▶ **YOUR INSTRUCTIONS**: At the line with "export VERILOG_FILES = /design/flow/design.v", start repeating the data, and continue line by line through the final line, exactly.

▶ **DATA RECORDS**:

---------------

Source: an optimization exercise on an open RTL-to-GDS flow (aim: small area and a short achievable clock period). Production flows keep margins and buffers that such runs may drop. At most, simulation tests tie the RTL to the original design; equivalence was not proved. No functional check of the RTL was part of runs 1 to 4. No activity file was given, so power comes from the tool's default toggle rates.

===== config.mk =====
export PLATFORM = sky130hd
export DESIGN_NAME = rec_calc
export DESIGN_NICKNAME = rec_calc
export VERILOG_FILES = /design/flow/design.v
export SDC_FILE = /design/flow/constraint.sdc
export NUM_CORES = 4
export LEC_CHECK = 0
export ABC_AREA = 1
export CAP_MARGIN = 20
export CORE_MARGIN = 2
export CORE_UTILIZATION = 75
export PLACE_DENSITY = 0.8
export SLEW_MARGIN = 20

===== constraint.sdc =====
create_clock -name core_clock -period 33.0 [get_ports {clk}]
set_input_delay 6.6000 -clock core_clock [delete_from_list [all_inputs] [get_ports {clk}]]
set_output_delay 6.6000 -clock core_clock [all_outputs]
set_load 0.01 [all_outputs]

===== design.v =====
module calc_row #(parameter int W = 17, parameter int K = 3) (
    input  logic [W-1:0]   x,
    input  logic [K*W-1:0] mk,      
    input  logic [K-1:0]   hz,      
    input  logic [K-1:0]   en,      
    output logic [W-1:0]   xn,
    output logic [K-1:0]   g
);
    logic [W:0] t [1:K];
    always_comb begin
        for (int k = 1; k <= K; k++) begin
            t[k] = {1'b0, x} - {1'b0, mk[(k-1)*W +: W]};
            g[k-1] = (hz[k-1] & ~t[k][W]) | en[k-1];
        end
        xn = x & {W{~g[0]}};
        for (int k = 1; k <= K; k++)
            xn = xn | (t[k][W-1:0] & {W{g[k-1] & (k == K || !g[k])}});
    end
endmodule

---------------

▶ **WRITTEN SOLUTION**:
export VERILOG_FILES = /design/flow/design.v
export SDC_FILE = /design/flow/constraint.sdc
export NUM_CORES = 4
export LEC_CHECK = 0
export ABC_AREA = 1
export CAP_MARGIN = 20
export CORE_MARGIN = 2
export CORE_UTILIZATION = 75
export PLACE_DENSITY = 0.8
export SLEW_MARGIN = 20

===== constraint.sdc =====
create_clock -name core_clock -period 33.0 [get_ports {clk}]
set_input_delay 6.6000 -clock core_clock [delete_from_list [all_inputs] [get_ports {clk}]]
set_output_delay 6.6000 -clock core_clock [all_outputs]
set_load 0.01 [all_outputs]

===== design.v =====
module calc_row #(parameter int W = 17, parameter int K = 3) (
    input  logic [W-1:0]   x,
    input  logic [K*W-1:0] mk,      
    input  logic [K-1:0]   hz,      
    input  logic [K-1:0]   en,      
    output logic [W-1:0]   xn,
    output logic [K-1:0]   g
);
    logic [W:0] t [1:K];
    always_comb begin
        for (int k = 1; k <= K; k++) begin
            t[k] = {1'b0, x} - {1'b0, mk[(k-1)*W +: W]};
            g[k-1] = (hz[k-1] & ~t[k][W]) | en[k-1];
        end
        xn = x & {W{~g[0]}};
        for (int k = 1; k <= K; k++)
            xn = xn | (t[k][W-1:0] & {W{g[k-1] & (k == K || !g[k])}});
    end
endmodule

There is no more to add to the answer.